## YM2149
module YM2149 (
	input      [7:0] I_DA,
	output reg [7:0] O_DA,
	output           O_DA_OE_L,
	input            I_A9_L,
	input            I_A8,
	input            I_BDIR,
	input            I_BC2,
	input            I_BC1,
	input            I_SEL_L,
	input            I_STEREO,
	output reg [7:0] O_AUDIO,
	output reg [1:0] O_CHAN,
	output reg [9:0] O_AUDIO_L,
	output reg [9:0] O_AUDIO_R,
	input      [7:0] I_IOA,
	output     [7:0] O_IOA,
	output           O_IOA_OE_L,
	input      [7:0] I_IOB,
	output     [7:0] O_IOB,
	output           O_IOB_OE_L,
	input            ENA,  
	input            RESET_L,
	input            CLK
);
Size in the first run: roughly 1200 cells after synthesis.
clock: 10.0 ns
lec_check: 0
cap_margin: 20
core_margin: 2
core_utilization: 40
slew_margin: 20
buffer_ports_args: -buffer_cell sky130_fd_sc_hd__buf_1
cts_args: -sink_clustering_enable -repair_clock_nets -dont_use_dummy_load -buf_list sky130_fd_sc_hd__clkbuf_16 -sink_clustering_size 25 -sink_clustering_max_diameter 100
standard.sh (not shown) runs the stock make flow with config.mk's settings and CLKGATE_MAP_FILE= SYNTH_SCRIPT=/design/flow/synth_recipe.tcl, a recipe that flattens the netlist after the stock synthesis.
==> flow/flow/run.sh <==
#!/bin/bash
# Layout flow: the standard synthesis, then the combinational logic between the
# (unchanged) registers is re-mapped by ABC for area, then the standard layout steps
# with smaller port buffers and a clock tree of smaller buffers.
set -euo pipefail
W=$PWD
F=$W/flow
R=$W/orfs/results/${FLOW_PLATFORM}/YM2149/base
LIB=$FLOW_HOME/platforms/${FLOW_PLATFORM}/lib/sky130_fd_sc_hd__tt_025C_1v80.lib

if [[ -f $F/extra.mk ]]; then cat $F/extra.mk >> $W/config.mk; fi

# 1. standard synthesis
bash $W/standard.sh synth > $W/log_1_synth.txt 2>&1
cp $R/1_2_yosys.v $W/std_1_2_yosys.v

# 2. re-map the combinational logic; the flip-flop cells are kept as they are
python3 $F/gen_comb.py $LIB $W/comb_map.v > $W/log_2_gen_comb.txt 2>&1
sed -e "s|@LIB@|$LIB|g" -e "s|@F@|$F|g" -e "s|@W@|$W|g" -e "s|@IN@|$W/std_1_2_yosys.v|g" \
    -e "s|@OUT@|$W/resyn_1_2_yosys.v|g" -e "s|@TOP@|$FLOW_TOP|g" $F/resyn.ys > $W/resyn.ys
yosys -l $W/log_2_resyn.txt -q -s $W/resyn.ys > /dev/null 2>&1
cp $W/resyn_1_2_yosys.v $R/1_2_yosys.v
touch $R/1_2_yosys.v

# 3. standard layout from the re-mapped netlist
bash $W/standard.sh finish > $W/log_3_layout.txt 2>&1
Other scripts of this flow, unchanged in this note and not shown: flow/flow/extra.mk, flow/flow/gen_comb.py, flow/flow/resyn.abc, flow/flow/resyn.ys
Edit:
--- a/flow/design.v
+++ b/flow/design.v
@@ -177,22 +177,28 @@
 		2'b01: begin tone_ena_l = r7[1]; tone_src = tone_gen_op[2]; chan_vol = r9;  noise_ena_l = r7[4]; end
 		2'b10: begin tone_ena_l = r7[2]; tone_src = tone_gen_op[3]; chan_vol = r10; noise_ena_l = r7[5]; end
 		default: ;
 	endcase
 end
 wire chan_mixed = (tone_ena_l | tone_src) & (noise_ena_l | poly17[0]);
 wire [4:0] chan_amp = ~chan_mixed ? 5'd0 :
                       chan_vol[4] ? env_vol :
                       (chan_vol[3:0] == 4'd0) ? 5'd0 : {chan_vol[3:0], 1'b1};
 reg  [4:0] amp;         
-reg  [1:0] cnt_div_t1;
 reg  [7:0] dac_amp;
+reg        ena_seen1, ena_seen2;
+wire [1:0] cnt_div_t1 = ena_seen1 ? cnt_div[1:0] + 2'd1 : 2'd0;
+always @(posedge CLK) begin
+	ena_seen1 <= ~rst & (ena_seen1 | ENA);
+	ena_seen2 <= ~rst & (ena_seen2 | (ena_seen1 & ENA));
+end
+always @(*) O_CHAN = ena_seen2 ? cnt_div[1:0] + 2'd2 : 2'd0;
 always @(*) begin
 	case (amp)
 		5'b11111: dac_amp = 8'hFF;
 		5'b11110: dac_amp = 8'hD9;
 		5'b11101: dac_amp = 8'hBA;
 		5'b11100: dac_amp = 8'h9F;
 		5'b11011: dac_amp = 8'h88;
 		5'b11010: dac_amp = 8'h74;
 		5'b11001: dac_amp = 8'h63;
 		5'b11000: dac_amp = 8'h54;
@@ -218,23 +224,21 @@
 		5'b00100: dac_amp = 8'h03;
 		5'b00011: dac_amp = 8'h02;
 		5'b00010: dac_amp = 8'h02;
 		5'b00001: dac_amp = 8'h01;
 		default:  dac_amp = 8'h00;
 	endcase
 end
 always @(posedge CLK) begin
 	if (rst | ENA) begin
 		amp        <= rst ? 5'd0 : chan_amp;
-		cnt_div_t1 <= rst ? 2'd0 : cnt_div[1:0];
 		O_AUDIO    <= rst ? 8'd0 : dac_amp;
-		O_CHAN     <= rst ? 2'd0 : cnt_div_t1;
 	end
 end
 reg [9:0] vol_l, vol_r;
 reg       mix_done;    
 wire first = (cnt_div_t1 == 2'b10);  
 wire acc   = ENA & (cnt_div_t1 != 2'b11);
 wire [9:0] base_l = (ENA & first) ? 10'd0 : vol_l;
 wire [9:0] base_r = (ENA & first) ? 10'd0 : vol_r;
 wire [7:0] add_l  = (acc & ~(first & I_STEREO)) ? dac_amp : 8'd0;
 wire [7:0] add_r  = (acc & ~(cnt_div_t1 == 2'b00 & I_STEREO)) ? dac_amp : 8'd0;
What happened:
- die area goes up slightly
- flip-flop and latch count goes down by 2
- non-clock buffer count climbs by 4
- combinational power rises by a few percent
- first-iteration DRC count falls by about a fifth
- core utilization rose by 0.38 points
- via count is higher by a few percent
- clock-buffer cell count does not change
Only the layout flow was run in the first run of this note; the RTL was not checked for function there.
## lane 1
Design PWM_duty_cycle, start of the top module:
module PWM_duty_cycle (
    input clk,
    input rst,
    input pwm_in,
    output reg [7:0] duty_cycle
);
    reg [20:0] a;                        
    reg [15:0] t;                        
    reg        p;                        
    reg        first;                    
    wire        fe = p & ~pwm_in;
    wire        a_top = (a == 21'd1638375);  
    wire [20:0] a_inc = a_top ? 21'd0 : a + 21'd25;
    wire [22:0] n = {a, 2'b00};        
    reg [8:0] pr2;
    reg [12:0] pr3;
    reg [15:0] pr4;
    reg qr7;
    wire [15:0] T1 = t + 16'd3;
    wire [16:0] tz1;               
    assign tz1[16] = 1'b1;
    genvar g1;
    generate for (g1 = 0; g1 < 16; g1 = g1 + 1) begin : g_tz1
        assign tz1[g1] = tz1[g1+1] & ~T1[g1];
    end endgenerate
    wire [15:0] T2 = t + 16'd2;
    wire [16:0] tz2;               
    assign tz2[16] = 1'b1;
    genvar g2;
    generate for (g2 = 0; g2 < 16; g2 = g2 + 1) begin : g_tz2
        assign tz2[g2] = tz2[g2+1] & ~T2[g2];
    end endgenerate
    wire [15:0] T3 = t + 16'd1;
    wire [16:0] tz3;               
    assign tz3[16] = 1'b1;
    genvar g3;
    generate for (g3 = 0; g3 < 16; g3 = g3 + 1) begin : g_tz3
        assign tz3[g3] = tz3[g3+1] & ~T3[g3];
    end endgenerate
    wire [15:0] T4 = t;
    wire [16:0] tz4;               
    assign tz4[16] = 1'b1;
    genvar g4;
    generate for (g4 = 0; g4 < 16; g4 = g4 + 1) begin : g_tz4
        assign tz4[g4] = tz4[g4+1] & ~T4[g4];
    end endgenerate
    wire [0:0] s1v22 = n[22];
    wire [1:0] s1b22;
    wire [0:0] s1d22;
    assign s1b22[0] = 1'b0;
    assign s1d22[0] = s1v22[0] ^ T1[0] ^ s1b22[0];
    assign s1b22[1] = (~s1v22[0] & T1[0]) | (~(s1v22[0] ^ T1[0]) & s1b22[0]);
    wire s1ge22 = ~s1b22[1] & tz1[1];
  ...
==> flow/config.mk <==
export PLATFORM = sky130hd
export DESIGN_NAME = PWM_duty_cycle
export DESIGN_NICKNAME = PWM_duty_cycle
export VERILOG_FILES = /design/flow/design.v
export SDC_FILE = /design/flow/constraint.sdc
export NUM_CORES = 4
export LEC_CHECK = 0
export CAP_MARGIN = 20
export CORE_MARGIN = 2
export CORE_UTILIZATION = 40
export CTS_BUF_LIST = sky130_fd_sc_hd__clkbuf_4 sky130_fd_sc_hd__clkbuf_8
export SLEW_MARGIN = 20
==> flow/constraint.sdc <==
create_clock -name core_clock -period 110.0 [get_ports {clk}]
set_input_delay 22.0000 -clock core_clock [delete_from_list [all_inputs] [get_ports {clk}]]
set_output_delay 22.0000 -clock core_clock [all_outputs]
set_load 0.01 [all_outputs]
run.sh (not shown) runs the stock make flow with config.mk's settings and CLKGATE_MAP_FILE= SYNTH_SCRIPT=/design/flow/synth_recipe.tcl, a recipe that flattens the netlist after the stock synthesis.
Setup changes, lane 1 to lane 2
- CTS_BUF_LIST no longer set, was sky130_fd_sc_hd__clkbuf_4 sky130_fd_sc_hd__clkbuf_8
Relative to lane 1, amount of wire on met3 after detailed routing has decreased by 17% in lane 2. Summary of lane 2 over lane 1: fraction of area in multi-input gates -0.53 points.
Background: an optimization exercise with open tools, aiming at small area and a short achievable clock period. Do not read the settings as production practice.
Where RTL was checked, it was by simulation tests only, not by an equivalence proof against the original.
Power figures rest on the tool's default switching activity, not on a simulated workload.

==> flow/design.v (excerpt) <==
module simd_alu_top (
    input  logic         clk,
    input  logic         rst,
    input  logic         overwriteFlags,
    input  logic [2:0]   pcWrEn,
    input  logic [2:0]   ExecuteOp,
    input  logic [127:0] vect1,
    input  logic [127:0] vect2,
    output logic [127:0] vectOut,
    output logic         pcWrEnOut
);
clock: 12.0 ns
lec_check: 0
cap_margin: 20
cell_pad_in_sites_detail_placement: 1
cell_pad_in_sites_global_placement: 1
core_margin: 2
core_utilization: 50
setup_slack_margin: 5
slew_margin: 20
run.sh (not shown) runs the stock make flow with config.mk's settings and CLKGATE_MAP_FILE= SYNTH_SCRIPT=/design/flow/synth_recipe.tcl, a recipe that flattens the netlist after the stock synthesis.
The starting point ran to the end with no violations.
Rerun with:
Settings changed: CELL_PAD_IN_SITES_DETAIL_PLACEMENT 1 to 2, CELL_PAD_IN_SITES_GLOBAL_PLACEMENT 1 to 4, CORE_UTILIZATION 50 to 30.
Critical path depth is higher by 1.
Power climbs by 3.4%.
Final area climbs by 2.3%.
Cell count went up by 12%.
Routed wire length came out higher by 18%.
Clock-buffer cell count rises by 19.
Via count shrinks by 2.5%.
Register-to-register slack is better by 0.06 ns.
No functional check of the RTL was part of any run of this note.

---

Another version of the RTL of simd_alu_top (not shown whole).
Size: about 8700 cells after synthesis, ~81000 µm² of cells after synthesis.
export LEC_CHECK = 0
export CAP_MARGIN = 20
export CELL_PAD_IN_SITES_DETAIL_PLACEMENT = 2
export CELL_PAD_IN_SITES_GLOBAL_PLACEMENT = 4
export CORE_MARGIN = 2
export CORE_UTILIZATION = 30
export SETUP_SLACK_MARGIN = 5
export SLEW_MARGIN = 20
create_clock -name core_clock -period 12.0 [get_ports {clk}]
standard.sh (not shown) runs the stock make flow with config.mk's settings and CLKGATE_MAP_FILE= SYNTH_SCRIPT=/design/flow/synth_recipe.tcl, a recipe that flattens the netlist after the stock synthesis.
==> flow/flow/run.sh <==
#!/bin/bash
# Standard layout, with one netlist clean-up between synthesis and floorplan:
# flow/fixinv.py removes the inverters that Yosys's full-adder extraction
# leaves between full adders (a full adder is self-dual, so flipping the
# polarity of some adders cancels them). Registers are not touched.
set -euo pipefail
RES=orfs/results/$FLOW_PLATFORM/simd_alu_top/base
bash standard.sh synth > synth.log 2>&1
python3 flow/fixinv.py $RES/1_2_yosys.v $RES/1_2_yosys.fixinv.v > fixinv.log 2>&1
cp $RES/1_2_yosys.v $RES/1_2_yosys.orig.v
mv $RES/1_2_yosys.fixinv.v $RES/1_2_yosys.v
rm -f $RES/1_synth.odb $RES/1_synth.sdc
bash standard.sh > layout.log 2>&1
Other scripts of this flow, unchanged in this note and not shown: flow/flow/fixinv.py
Edit:
--- a/flow/flow/run.sh
+++ b/flow/flow/run.sh
@@ -5,0 +6 @@
+# Timing repair aims at a setup slack of $MARGIN ns at the design's clock.
@@ -6,0 +8 @@
+MARGIN=6.5
@@ -13 +15 @@
-bash standard.sh > layout.log 2>&1
+bash standard.sh SETUP_SLACK_MARGIN=$MARGIN finish > layout.log 2>&1
--- a/flow/config.mk
+++ b/flow/config.mk
@@ -13 +12,0 @@
-export SETUP_SLACK_MARGIN = 5
Effect: Routed wire length rose by 10%; design area rose by 12%; register-to-register slack gains 0.56 ns; die area does not change.
No functional check of the RTL was part of any run of this note.

---

Another version of the RTL of simd_alu_top (not shown whole).
Size in the first run: about 390 I/O pins, ~80,000 um2 of cells after synthesis.
Design simd_alu_top, start of the top module:
module simd_alu_top (
    input  logic         clk,
    input  logic         rst,
    input  logic         overwriteFlags,
    input  logic [2:0]   pcWrEn,
    input  logic [2:0]   ExecuteOp,
    input  logic [127:0] vect1,
    input  logic [127:0] vect2,
    output logic [127:0] vectOut,
    output logic         pcWrEnOut
);
clock: 12.0 ns
lec_check: 0
cap_margin: 20
cell_pad_in_sites_detail_placement: 2
cell_pad_in_sites_global_placement: 4
core_margin: 2
core_utilization: 30
slew_margin: 20
==> flow/flow/run.sh <==
#!/bin/bash
# Standard layout, with one netlist clean-up between synthesis and floorplan:
# flow/fixinv.py removes the inverters that Yosys's full-adder extraction
# leaves between full adders (a full adder is self-dual, so flipping the
# polarity of some adders cancels them). Registers are not touched.
# Every port is buffered as in the standard flow, with the library's smallest
# buffer (buf_1) rather than buffer_ports' default pick.
# Timing repair aims at a setup slack of $MARGIN ns at the design's clock.
set -euo pipefail
MARGIN=6.75
RES=orfs/results/$FLOW_PLATFORM/simd_alu_top/base
bash standard.sh synth > synth.log 2>&1
python3 flow/fixinv.py $RES/1_2_yosys.v $RES/1_2_yosys.fixinv.v > fixinv.log 2>&1
cp $RES/1_2_yosys.v $RES/1_2_yosys.orig.v
mv $RES/1_2_yosys.fixinv.v $RES/1_2_yosys.v
rm -f $RES/1_synth.odb $RES/1_synth.sdc
bash standard.sh SETUP_SLACK_MARGIN=$MARGIN "BUFFER_PORTS_ARGS=-buffer_cell sky130_fd_sc_hd__buf_1" finish > layout.log 2>&1
Other scripts of this flow, unchanged in this note and not shown: flow/flow/fixinv.py
The starting point finished clean.
Edit:
--- a/flow/flow/run.sh
+++ b/flow/flow/run.sh
@@ -10 +10 @@
-MARGIN=6.75
+MARGIN=7.0
=> The new run finished clean; sequential cell count stays the same; count of clock-buffer cells in the layout is higher by 2; worst setup slack degrades by 25 ps; non-clock buffer count grows by 452; via count is higher by 4.1%; power rose by 2.4%.
Edit:
--- a/flow/flow/run.sh
+++ b/flow/flow/run.sh
@@ -10 +10 @@
-MARGIN=7.0
+MARGIN=6.5
What happened:
- The new run completed without violations
- die area does not change
- maximum frequency went down by a few percent
- cell area went down by roughly a tenth
- global-route usage went down by 2.2 points
- via count went down by a few percent
- worst setup slack loses 290 ps
- sequential share of layout area went up by 1.6 points
- hold slack gains 3.7 ps
Edit:
--- a/flow/flow/run.sh
+++ b/flow/flow/run.sh
@@ -10 +10 @@
-MARGIN=6.5
+MARGIN=6.75
--- a/flow/config.mk
+++ b/flow/config.mk
@@ -12,0 +13,3 @@
+export CTS_BUF_LIST = sky130_fd_sc_hd__clkbuf_4 sky130_fd_sc_hd__clkbuf_8
+export CTS_CLUSTER_DIAMETER = 60
+export CTS_CLUSTER_SIZE = 20
Outcome:
- The new run went through all stages and came out clean
- core utilization goes down by 0.23 points
- clock-buffer cell count goes up by 5
- worst hold slack gains 11 ps
- wire length goes down by 0.42%
- synthesized cell count is unchanged
- cell count barely changes
- final area goes down by 0.66%
- clock skew goes up by 37 ps
- via count is about the same

---

Another version of the RTL of simd_alu_top (not shown whole).
Size in the first run: ~390 I/O pins, about 81000 um2 of cells after synthesis.
clock: 12.0 ns
lec_check: 0
cap_margin: 20
cell_pad_in_sites_detail_placement: 2
cell_pad_in_sites_global_placement: 4
core_margin: 2
core_utilization: 30
slew_margin: 20
==> flow/flow/run.sh <==
#!/bin/bash
# Standard layout, with one netlist clean-up between synthesis and floorplan:
# flow/fixinv.py removes the inverters that Yosys's full-adder extraction
# leaves between full adders (a full adder is self-dual, so flipping the
# polarity of some adders cancels them). Registers are not touched.
# Every port is buffered as in the standard flow, with the library's smallest
# buffer (buf_1) rather than buffer_ports' default pick.
# Timing repair aims at a setup slack of $MARGIN ns at the design's clock.
set -euo pipefail
MARGIN=7.0
RES=orfs/results/$FLOW_PLATFORM/simd_alu_top/base
bash standard.sh synth > synth.log 2>&1
python3 flow/fixinv.py $RES/1_2_yosys.v $RES/1_2_yosys.fixinv.v > fixinv.log 2>&1
cp $RES/1_2_yosys.v $RES/1_2_yosys.orig.v
mv $RES/1_2_yosys.fixinv.v $RES/1_2_yosys.v
rm -f $RES/1_synth.odb $RES/1_synth.sdc
bash standard.sh SETUP_SLACK_MARGIN=$MARGIN "BUFFER_PORTS_ARGS=-buffer_cell sky130_fd_sc_hd__buf_1" finish > layout.log 2>&1
Other scripts of this flow, unchanged in this note and not shown: flow/flow/fixinv.py
Change:
--- a/flow/flow/run.sh
+++ b/flow/flow/run.sh
@@ -8,5 +8,5 @@
 # Timing repair aims at a setup slack of $MARGIN ns at the design's clock.
 set -euo pipefail
-MARGIN=7.0
+MARGIN=6.5
 RES=orfs/results/$FLOW_PLATFORM/simd_alu_top/base
 bash standard.sh synth > synth.log 2>&1
CELL_PAD_IN_SITES_DETAIL_PLACEMENT = 1   (was 2)
CELL_PAD_IN_SITES_GLOBAL_PLACEMENT = 2   (was 4)
CORE_UTILIZATION = 45   (was 30)
What happened: The changed run finished clean. Non-clock buffer count went down by 381. Setup slack got worse by 0.10 ns. Routed wire length shrinks by 19%.
Change:
CELL_PAD_IN_SITES_DETAIL_PLACEMENT = 2   (was 1)
CELL_PAD_IN_SITES_GLOBAL_PLACEMENT = 4   (was 2)
CORE_UTILIZATION = 30   (was 45)
After rerunning:
- hold slack improves by 0.011 ns
- critical path depth goes down by 5
- clock skew goes up by 0.023 ns
- setup slack improves by 0.039 ns
- via count goes down by 1.8%
- utilization goes down by 17 points
- design area goes up by 1.4%
- total power goes up by 4.6%
- non-clock buffer count goes up by 10
No run of this note included a check of the RTL's function; only the layout flow was run.

---

Setup of tundra:
simd_alu_top with an RTL version that a note above also has.
Size: about 8600 cells after synthesis, about 390 I/O pins, about 78000 sq um of cells after synthesis.
// simd_alu_top
module simd_alu_top (
    input  logic         clk,
    input  logic         rst,
    input  logic         overwriteFlags,
    input  logic [2:0]   pcWrEn,
    input  logic [2:0]   ExecuteOp,
    input  logic [127:0] vect1,
    input  logic [127:0] vect2,
    output logic [127:0] vectOut,
    output logic         pcWrEnOut
);
clock: 12.0 ns
lec_check: 0
cap_margin: 20
cell_pad_in_sites_detail_placement: 2
cell_pad_in_sites_global_placement: 4
core_margin: 2
core_utilization: 30
cts_buf_list: sky130_fd_sc_hd__clkbuf_4 sky130_fd_sc_hd__clkbuf_8
cts_cluster_diameter: 60
cts_cluster_size: 20
slew_margin: 20
==> flow/flow/run.sh <==
#!/bin/bash
# Standard layout, with one netlist clean-up between synthesis and floorplan:
# flow/fixinv.py removes the inverters that Yosys's full-adder extraction
# leaves between full adders (a full adder is self-dual, so flipping the
# polarity of some adders cancels them; half adders whose inputs would both
# need inverting become xor2 + nor2). Registers are not touched.
# Every port is buffered as in the standard flow, with the library's smallest
# buffer (buf_1) rather than buffer_ports' default pick.
# Timing repair aims at a setup slack of $MARGIN ns at the design's clock.
set -euo pipefail
MARGIN=6.75
RES=orfs/results/$FLOW_PLATFORM/simd_alu_top/base
bash standard.sh synth > synth.log 2>&1
python3 flow/fixinv.py $RES/1_2_yosys.v $RES/1_2_yosys.fixinv.v > fixinv.log 2>&1
cp $RES/1_2_yosys.v $RES/1_2_yosys.orig.v
mv $RES/1_2_yosys.fixinv.v $RES/1_2_yosys.v
rm -f $RES/1_synth.odb $RES/1_synth.sdc
bash standard.sh SETUP_SLACK_MARGIN=$MARGIN "BUFFER_PORTS_ARGS=-buffer_cell sky130_fd_sc_hd__buf_1" finish > layout.log 2>&1
Other scripts of this flow, unchanged in this note and not shown: flow/flow/fixinv.py
Input-level comparison between delta and tundra:
Settings: SLEW_MARGIN now 0, was 20; CAP_MARGIN now 0, was 20.
[summary]
Design area essentially unchanged between delta and tundra. Between tundra and delta, the difference in count of plain and timing-repair buffers in the layout is negligible. delta | stages: all done | timing, DRC, antenna: all pass. The count of placed standard cells including taps was comparable across tundra and delta. | sequential share of layout area | tundra vs delta | ≈ equal |. Compared with tundra, in delta count of clock-buffer cells in the layout higher, number of standard cells in the layout, taps in and fillers out roughly the same, worst setup slack higher, share of the final layout cell area in multi-input gates roughly the same. On data-path buffer share of cell area in the final layout, tundra tracks delta almost exactly. The total power was comparable across tundra and delta.

[what the ideal ports hide]
The results above use ideal ports. As a check the final layouts listed here were re-extracted and re-timed, cells and wires unchanged. Step 1 (the two cells are an assumption about what drives the block):
set clk [get_ports {clk}]
set_driving_cell -lib_cell sky130_fd_sc_hd__clkbuf_16 $clk
set_driving_cell -lib_cell sky130_fd_sc_hd__buf_2 [delete_from_list [all_inputs] $clk]
Step 2 times the ports against the registers' clock, not the clock port: input delays grow and output delays shrink by t, the midpoint of the rising clock arrivals with the driver on. a / b / c = ideal / step 1 / step 2; a / b = the first two.
run	shift t [ns]	setup WS [ns]	worst setup path after step 2
the first run of note 1	0.848	5.020 / 4.927 / 4.079	input to register
the second run of note 1	0.944	5.152 / 5.046 / 4.102	input to register
the first run of note 2	0.936	5.124 / 5.060 / 4.124	input to register
the second run of note 2	0.859	6.422 / 6.188 / 5.328	input to register
the first run of note 3	0.940	6.757 / 6.524 / 5.585	input to register
the second run of note 3	0.887	6.732 / 6.599 / 5.713	input to register
the third run of note 3	0.848	6.444 / 6.292 / 5.444	input to register
the fourth run of note 3	1.125	6.718 / 6.691 / 5.566	input to register
the first run of note 4	0.956	6.540 / 6.331 / 5.375	input to register
the second run of note 4	0.855	6.438 / 6.195 / 5.340	input to register
the third run of note 4	0.929	6.476 / 6.399 / 5.470	input to register
tundra	1.108	6.718 / 6.465 / 5.357	input to register
delta	1.120	6.751 / 6.513 / 5.393	input to register
After both steps every run listed still meets setup and hold. The setup slack of tundra, which loses most, moves by -0.253 ns with the drivers and by -1.361 ns with both steps.
Context: an optimization exercise on an open-source flow, tuned for small area, a short achievable clock period and few clock cycles per item. The choices shown serve that exercise and are no tape-out recipe. Function was checked by simulation only, so behaviour that the tests miss may differ from the original.

==> flow/design.v <==
module padder1(in, is_last, byte_num, out);
    input  [63:0] in;
    input         is_last;
    input  [2:0]  byte_num;
    output [63:0] out;
    genvar k;
    generate
      for (k = 0; k < 8; k = k + 1) begin : B
        wire keep = ~is_last | (byte_num > k);
        wire pad  = is_last & (byte_num == k);
        assign out[8*k +: 8] = (in[63-8*k -: 8] & {8{keep}}) | {7'b0, pad};
      end
    endgenerate
endmodule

•••

Please reproduce exactly the lines in the listing above from the one containing "flow/flow/gen_comb.py, flow/flow/resyn.abc, flow/flow/resyn.ys" through the one containing "5'b00010: dac_amp = 8'h02;", both included, and nothing more.

_PROBLEM SOLUTION:_
Other scripts of this flow, unchanged in this note and not shown: flow/flow/extra.mk, flow/flow/gen_comb.py, flow/flow/resyn.abc, flow/flow/resyn.ys
Edit:
--- a/flow/design.v
+++ b/flow/design.v
@@ -177,22 +177,28 @@
 		2'b01: begin tone_ena_l = r7[1]; tone_src = tone_gen_op[2]; chan_vol = r9;  noise_ena_l = r7[4]; end
 		2'b10: begin tone_ena_l = r7[2]; tone_src = tone_gen_op[3]; chan_vol = r10; noise_ena_l = r7[5]; end
 		default: ;
 	endcase
 end
 wire chan_mixed = (tone_ena_l | tone_src) & (noise_ena_l | poly17[0]);
 wire [4:0] chan_amp = ~chan_mixed ? 5'd0 :
                       chan_vol[4] ? env_vol :
                       (chan_vol[3:0] == 4'd0) ? 5'd0 : {chan_vol[3:0], 1'b1};
 reg  [4:0] amp;         
-reg  [1:0] cnt_div_t1;
 reg  [7:0] dac_amp;
+reg        ena_seen1, ena_seen2;
+wire [1:0] cnt_div_t1 = ena_seen1 ? cnt_div[1:0] + 2'd1 : 2'd0;
+always @(posedge CLK) begin
+	ena_seen1 <= ~rst & (ena_seen1 | ENA);
+	ena_seen2 <= ~rst & (ena_seen2 | (ena_seen1 & ENA));
+end
+always @(*) O_CHAN = ena_seen2 ? cnt_div[1:0] + 2'd2 : 2'd0;
 always @(*) begin
 	case (amp)
 		5'b11111: dac_amp = 8'hFF;
 		5'b11110: dac_amp = 8'hD9;
 		5'b11101: dac_amp = 8'hBA;
 		5'b11100: dac_amp = 8'h9F;
 		5'b11011: dac_amp = 8'h88;
 		5'b11010: dac_amp = 8'h74;
 		5'b11001: dac_amp = 8'h63;
 		5'b11000: dac_amp = 8'h54;
@@ -218,23 +224,21 @@
 		5'b00100: dac_amp = 8'h03;
 		5'b00011: dac_amp = 8'h02;
 		5'b00010: dac_amp = 8'h02;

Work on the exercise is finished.